Cerrando etapas

Leí el otro día que no nos provoca estrés la cantidad de tareas que tenemos por hacer sino lo poco que dedicamos a las que nos gustan. Si tus obligaciones se comen el tiempo de tus pasiones, mal.

Yo he dejado de leer, de escribir, de pintar, de correr… Y de fotografíar, sobre todo, cielos.

El protagonista de la película Smoke tomaba una foto cada día, a la misma hora, en la misma esquina de Brooklyn. Tenía álbumes llenos de imágenes que, si los sabías leer, contaban bonitas historias. Las mías no las cuentan, pero también estuve grandes temporadas publicando amaneceres desde mi antiguo hogar.

Ayer me preguntaron cuándo empezaría la serie con los del nuevo piso. Y, aunque ya he visto un par porque vuelvo a dormir mal, me di cuenta de que seguía sin fotografiar. Ni leer. Ni escribir.

Llevo algunas semanas metida en una centrifugadora con un programa demasiado largo para mi gusto. Sin posibilidad de freno, una cosa se me va solapando con la otra. Cuando creo que empiezo el día con algo de tregua, llega la tarde y vuelta a empezar. 
Emocionalmente, es más parecido a estar en el punto dónde pican las olas de un mar agitado. Con algo de tiempo para coger aire, pero con sacudidas que te revuelcan.

Hablando hace poco de los cinco lenguajes del amor de Gary Champan, la conversación derivó hacia un interesante debate entre el dar y el recibir. Hay personas que son más de dar y otras que tienden a recibir; en parte creo que es educacional. 
El problema nace al invertir los papeles. No sé cómo lleva el tomar acción una persona receptora, pero como dadora, recibir se me da mal. Y pedir, peor.
No saber pedir es un gran problema. Te aísla, te va llenando de soledad y niega al otro el placer de dar. Porque dar, ayudar, hacer para otro, es uno de esos lenguajes.

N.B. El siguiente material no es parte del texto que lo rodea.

Background: an optimization exercise with open tools, aiming at small area, a short achievable clock period and few clock cycles per item. Do not read the settings as production practice. At most, simulation tests tie the RTL to the original design; equivalence was not proved. The flow treats the clock pin as an ideal source. Dropping or thinning the clock tree relies on that and would not hold on a real chip. Power and IR drop assume default switching activity.

==> module cpu, before the edit <==
module cpu (
    input clk,
    input rst,
    input [15:0] sw,
    output [7:0] led
);
    reg [7:0] n;
    wire [6:0] k = n[7:1];
    wire [6:0] m_next = n[0] ? (k + {k[5:0], 1'b0} + 7'd2) : k;
    reg [6:0] m;
    reg inc1, inc2;
    reg [5:0] L;
    reg [5:0] res;
    wire [5:0] L_next;
    collatz_lut7 u_lut (.m(m), .L(L_next));
    always @(posedge clk) begin
        n <= sw[7:0];
        m <= m_next;
        inc1 <= n[0] & (n != 8'd85) & (n != 8'd227);
        L <= L_next;
        inc2 <= inc1;
        if (rst)
            res <= 6'd0;
        else if (res == 6'd0)
            res <= L + {5'd0, inc2};
    end
    assign led = {2'b00, res};
endmodule
Settings: LEC_CHECK=0, CAP_MARGIN=20, CORE_MARGIN=2, CORE_UTILIZATION=40, SLEW_MARGIN=20; clock period 8.0 ns.
standard.sh (not shown) runs the stock make flow with config.mk's settings and CLKGATE_MAP_FILE= SYNTH_SCRIPT=/design/flow/synth_recipe.tcl, a recipe that flattens the netlist after the stock synthesis.
==> flow/flow/run.sh <==
#!/bin/bash
# The standard layout (standard.sh), with these changes:
# - synthesis: ABC maps the logic with this flow's abc.script instead of the
#   ORFS script, and Yosys's adder extraction is skipped so ABC sees all the
#   logic. Registers, flattening and renaming are those of the standard
#   synthesis (synth_recipe.tcl with abc_override.tcl inserted).
# - flow/env.sh may set further ORFS variables (timing-repair target, port
#   buffer cell).
set -euo pipefail
here=$(pwd)
{ head -n 1 synth_recipe.tcl; cat flow/abc_override.tcl; tail -n +2 synth_recipe.tcl; } > my_synth.tcl
export MY_ABC_SCRIPT=$here/flow/abc.script
if [[ -f flow/abc_fast.script ]]; then export MY_ABC_FAST=$here/flow/abc_fast.script; fi
if [[ -f flow/env.sh ]]; then source flow/env.sh; fi
sed -e "s#SYNTH_SCRIPT=[^ ]*#SYNTH_SCRIPT=$here/my_synth.tcl ADDER_MAP_FILE=#" standard.sh > my_standard.sh
bash my_standard.sh > flow.log 2>&1
==> flow/flow/abc.script <==
strash
dch -f
map
topo
==> flow/flow/abc_override.tcl <==
# Run ABC with this flow's own script in place of the ORFS one (the rest of
# the standard synthesis is unchanged).
proc abc {args} {
  set i [lsearch -exact $args -script]
  if {$i >= 0} { set args [lreplace $args $i [expr {$i + 1}] -script $::env(MY_ABC_SCRIPT)] }
  yosys abc {*}$args
}
==> flow/flow/env.sh <==
export SETUP_SLACK_MARGIN=5.7
export BUFFER_PORTS_ARGS="-buffer_cell sky130_fd_sc_hd__buf_1"
export PRE_CTS_TCL=$here/flow/one_buf.tcl
==> flow/flow/one_buf.tcl <==
# Clock tree of one buffer: the clock port drives a single clkbuf_16 placed at
# the centre of the registers, which drives every register's clock pin.
# Replaces clock_tree_synthesis for this small design (cts.tcl's repair and
# legalisation still run after it).
proc clock_tree_synthesis {args} {
  set block [ord::get_db_block]
  set clk_port [lindex [get_ports clk] 0]
  set net [$block findNet clk]
  set xs 0; set ys 0; set n 0
  foreach it [$net getITerms] {
    set inst [$it getInst]
    set box [$inst getBBox]
    set xs [expr {$xs + ([$box xMin] + [$box xMax]) / 2}]
    set ys [expr {$ys + ([$box yMin] + [$box yMax]) / 2}]
    incr n
  }
  set dbu [$block getDbUnitsPerMicron]
  set x [expr {double($xs) / $n / $dbu}]
  set y [expr {double($ys) / $n / $dbu}]
  puts "one_buf: $n clock sinks, buffer at $x $y"
  insert_buffer -buffer_cell sky130_fd_sc_hd__clkbuf_16 -net clk -location [list $x $y] -buffer_name clkbuf_root -net_name clknet_root
  set_propagated_clock [all_clocks]
}
Testbench counts at the start, summed over its fixed seeds: cycles 10,080, jobs 2,016.
==> next run, changes <==
--- a/flow/design.v
+++ b/flow/design.v
@@ -10,19 +10,21 @@
     reg [6:0] m;
     reg inc1, inc2;
     reg [5:0] L;
     reg [5:0] res;
+    reg rst_d;
     wire [5:0] L_next;
     collatz_lut7 u_lut (.m(m), .L(L_next));
     always @(posedge clk) begin
         n <= sw[7:0];
         m <= m_next;
         inc1 <= n[0] & (n != 8'd85) & (n != 8'd227);
         L <= L_next;
         inc2 <= inc1;
+        rst_d <= rst;
         if (rst)
             res <= 6'd0;
-        else if (res == 6'd0)
+        else if (rst_d)
             res <= L + {5'd0, inc2};
     end
     assign led = {2'b00, res};
 endmodule
Outcome: Power came out lower by 11%; via count came out lower by 4.6%; setup slack got worse by 0.0038 ns; final area stays flat; maximum frequency is about the same; synthesized area came out higher by 0.88%; final cell count came out lower by 2.1%; routed wire length came out lower by 3.2%.
Only the layout flow was run in the second run of this note; the RTL was not checked for function there. In every run of this note, the design's own scripts or RTL, not TritonCTS, make the clock network.

[static timing again, ports no longer ideal]
No port has a modelled driver above. Below, the same layouts with a new extraction and two added sets of constraints.
Step 1 sets driving cells, clkbuf_16 on the clock port and buf_2 on the other inputs (assumed; they add their load-dependent delay and slew).
Step 2 times the ports against the registers' clock, not the clock port: input delays grow and output delays shrink by t, the midpoint of the rising clock arrivals with the driver on.
Three values: ideal, step 1, step 2; two values: the first two.
run	t, ns	slack for setup (ns)	cell pins on the clock port's net
the first run	0.191	5.749 / 5.720 / 5.845	1
the second run	0.190	5.745 / 5.721 / 5.745	1
After both steps every run listed still meets setup and hold.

En algún centrifugado de estas semanas han aparecido algunas peticiones. Más de lo que me siento cómoda pidiendo. En ocasiones, por el volumen. En otras, por hacerlo a personas que me generan incomodidad. Y ha ido bien. Me ha aportado cierta liberación, ha fortalecido la conexión y ha sido todo un aprendizaje.

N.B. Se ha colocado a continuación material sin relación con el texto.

What follows belongs to an exercise in optimizing a design on an open flow for small area and a short achievable clock period; a production flow would make more cautious choices. Power is estimated from default activity; no workload was simulated.

## job 101
## e203_exu_alu_dpath
module e203_exu_alu_dpath(
  input alu_req_alu,
  input alu_req_alu_add,
  input alu_req_alu_sub,
  input alu_req_alu_xor,
  input alu_req_alu_sll,
  input alu_req_alu_srl,
  input alu_req_alu_sra,
  input alu_req_alu_or,
  input alu_req_alu_and,
  input alu_req_alu_slt,
  input alu_req_alu_sltu,
  input alu_req_alu_lui,
  input [32-1:0] alu_req_alu_op1,
  input [32-1:0] alu_req_alu_op2,
  output [32-1:0] alu_req_alu_res,
  input bjp_req_alu,
  input [32-1:0] bjp_req_alu_op1,
  input [32-1:0] bjp_req_alu_op2,
  input bjp_req_alu_cmp_eq,
  input bjp_req_alu_cmp_ne,
  input bjp_req_alu_cmp_lt,
  input bjp_req_alu_cmp_gt,
  input bjp_req_alu_cmp_ltu,
  input bjp_req_alu_cmp_gtu,
  input bjp_req_alu_add,
  output bjp_req_alu_cmp_res,
  output [32-1:0] bjp_req_alu_add_res,
  input agu_req_alu,
  input [32-1:0] agu_req_alu_op1,
  input [32-1:0] agu_req_alu_op2,
  input agu_req_alu_swap,
  input agu_req_alu_add,
  input agu_req_alu_and,
  input agu_req_alu_or,
  input agu_req_alu_xor,
  input agu_req_alu_max,
  input agu_req_alu_min,
  input agu_req_alu_maxu,
  input agu_req_alu_minu,
  output [32-1:0] agu_req_alu_res,
  input agu_sbf_0_ena,
  input [32-1:0] agu_sbf_0_nxt,
  output [32-1:0] agu_sbf_0_r,
  input agu_sbf_1_ena,
  input [32-1:0] agu_sbf_1_nxt,
  output [32-1:0] agu_sbf_1_r,
  input clk,
  input rst_n
);
localparam W = 32;
wire alu = alu_req_alu;
wire bjp = bjp_req_alu;
wire agu = agu_req_alu;
wire op_sub = (alu & (alu_req_alu_sub | alu_req_alu_slt | alu_req_alu_sltu))
            | (bjp & ~bjp_req_alu_add)
            | (agu & (agu_req_alu_max | agu_req_alu_min | agu_req_alu_maxu | agu_req_alu_minu));
wire e_c = (alu & (alu_req_alu_add | alu_req_alu_sub | alu_req_alu_lui))
         | (bjp & bjp_req_alu_add)
         | (agu & (agu_req_alu_add | agu_req_alu_swap));
wire op_or  = (alu & alu_req_alu_or)  | (agu & agu_req_alu_or);
wire op_and = (alu & alu_req_alu_and) | (agu & agu_req_alu_and);
wire op_xor = (alu & alu_req_alu_xor) | (agu & agu_req_alu_xor);
wire e_g = op_or | op_and;
wire e_p = ~(e_c | op_or | op_xor);
wire op_unsigned = (alu & alu_req_alu_sltu)
                 | (bjp & (bjp_req_alu_cmp_ltu | bjp_req_alu_cmp_gtu))
                 | (agu & (agu_req_alu_maxu | agu_req_alu_minu));
wire op_slt  = alu & (alu_req_alu_slt | alu_req_alu_sltu);
  ...
==> flow/config.mk <==
export PLATFORM = sky130hd
export DESIGN_NAME = e203_exu_alu_dpath
export DESIGN_NICKNAME = e203_exu_alu_dpath
export VERILOG_FILES = /design/flow/design.v
export SDC_FILE = /design/flow/constraint.sdc
export NUM_CORES = 4
export LEC_CHECK = 0
export CAP_MARGIN = 20
export CORE_MARGIN = 2
export CORE_UTILIZATION = 40
export SETUP_SLACK_MARGIN = 1.2
export SLEW_MARGIN = 20
==> flow/constraint.sdc <==
create_clock -name core_clock -period 8.5 [get_ports {clk}]
set_input_delay 1.7000 -clock core_clock [delete_from_list [all_inputs] [get_ports {clk}]]
set_output_delay 1.7000 -clock core_clock [all_outputs]
set_load 0.01 [all_outputs]
standard.sh (not shown) runs the stock make flow with config.mk's settings and CLKGATE_MAP_FILE= SYNTH_SCRIPT=/design/flow/synth_recipe.tcl, a recipe that flattens the netlist after the stock synthesis.
==> flow/flow/run.sh <==
#!/bin/bash
# Layout flow: the standard flow (standard.sh) with two changes:
#  - synthesis is the standard script (synth_recipe.tcl: same passes, then
#    flatten and renames) except for the ABC mapping scripts (see synth.tcl);
#  - every port gets a buffer, as standard, but the plain buf_1 rather than
#    the delay cell buffer_ports picks by default.
set -euo pipefail
HERE=$(pwd)
export BUFFER_PORTS_ARGS="-buffer_cell sky130_fd_sc_hd__buf_1"
export MY_ABC_SCRIPT="$HERE/flow/abc.script"
if [[ -f "$HERE/flow/abc_sh.script" ]]; then
  export MY_ABC_SCRIPT_SH="$HERE/flow/abc_sh.script"
  export SYNTH_KEEP_MODULES="e203_alu_shifter"
fi
make -C "$FLOW_HOME" DESIGN_CONFIG="$HERE/config.mk" WORK_HOME="$HERE/orfs" CLKGATE_MAP_FILE= \
  SYNTH_SCRIPT="$HERE/flow/synth.tcl" synth > "$HERE/synth_make.log" 2>&1
unset SYNTH_KEEP_MODULES MY_ABC_SCRIPT MY_ABC_SCRIPT_SH
bash standard.sh > "$HERE/standard_flow.log" 2>&1
==> flow/flow/abc.script <==
strash
&get -n
&fraig -x
&put
scorr
dc2
strash
&get -n
&dch -f
&nf -R 1000
&put
buffer
upsize
dnsize
==> flow/flow/synth.tcl <==
# synth_recipe.tcl, with ABC's mapping script replaced: flow/abc.script for the
# top module and, when the design keeps a shifter module apart
# (SYNTH_KEEP_MODULES), flow/abc_sh.script for that module. Everything is
# flattened at the end exactly as synth_recipe.tcl does.
proc synth {args} { yosys synth -nofsm -noshare {*}$args }
proc abc {args} {
  set i [lsearch -exact $args -script]
  set top $args
  lset top [expr {$i + 1}] $::env(MY_ABC_SCRIPT)
  if {[info exists ::env(MY_ABC_SCRIPT_SH)] && [info exists ::env(SYNTH_KEEP_MODULES)]} {
    set sh $args
    lset sh [expr {$i + 1}] $::env(MY_ABC_SCRIPT_SH)
    foreach m $::env(SYNTH_KEEP_MODULES) { yosys abc {*}$sh $m }
    yosys abc {*}$top $::env(DESIGN_NAME)
  } else {
    yosys abc {*}$top
  }
}
source $::env(SCRIPTS_DIR)/synth.tcl
# left out here: clear keep_hierarchy, flatten, clean up, hide names made inside functions, write 1_2_yosys.v
Job 101 reached the end of the flow, and the finished layout is clean on the timing, design-rule and antenna checks.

Han habido otros. De aprendizajes, digo. 

Uno de tópico, que es muy real y que, por no saber estar en el presente, siempre se nos escapa, es no saber valorar lo que tenemos hasta que ya no está. 
Aplica con todo y la vida se encarga de recordártelo de las maneras más curiosas. En mi caso, con la plaza de parking.

He estado 11 años bajando una rampa recta y amplia, para aparcar el coche con tan solo tres simples maniobras. Ahora, rayo el coche una de cada cuatro veces. 
Seguro que tiene truco y lo encontraré. Otros vehículos más voluminosos entran y salen a diario. Pero esos cinco minutos que estoy intentando encarar bien y dándome cuenta de cada milímetro movido, pienso: “valora todo lo de hoy, Marta”.

Y mi aprendizaje vital: Aceptar.
Este lo llevo regular, pero le aplico conciencia y le doy espacio.  

Aprender a aceptar rápido lo que la vida te trae para que el miedo no te paralice y poder actuar.

Aprender a aceptar que hay cosas que no dependen de ti y que, por mucho que lo intentes, no puedes cambiar. Dejar que pasen, y adaptarte a sus tiempos.

Aprender a aceptar que cada cual decide las experiencias que quiere vivir, con quién las quiere compartir y de quién se quiere dejar acompañar. Y a veces eso te deja sin un lugar para ti.

Aprender a aceptar y transitar todas las emociones. No por creer que estás lidiando con muchas cosas, dejarás de sentir alguna. Tarde o temprano, saldrá.

Y nada. Los nuevos amaneceres me los quedaré para mí. Pero te he dejado uno de los últimos desde un hogar en el que me he sentido triste pero también muy muy feliz. 
Espero encontrar tiempo pronto para poderlo despedir.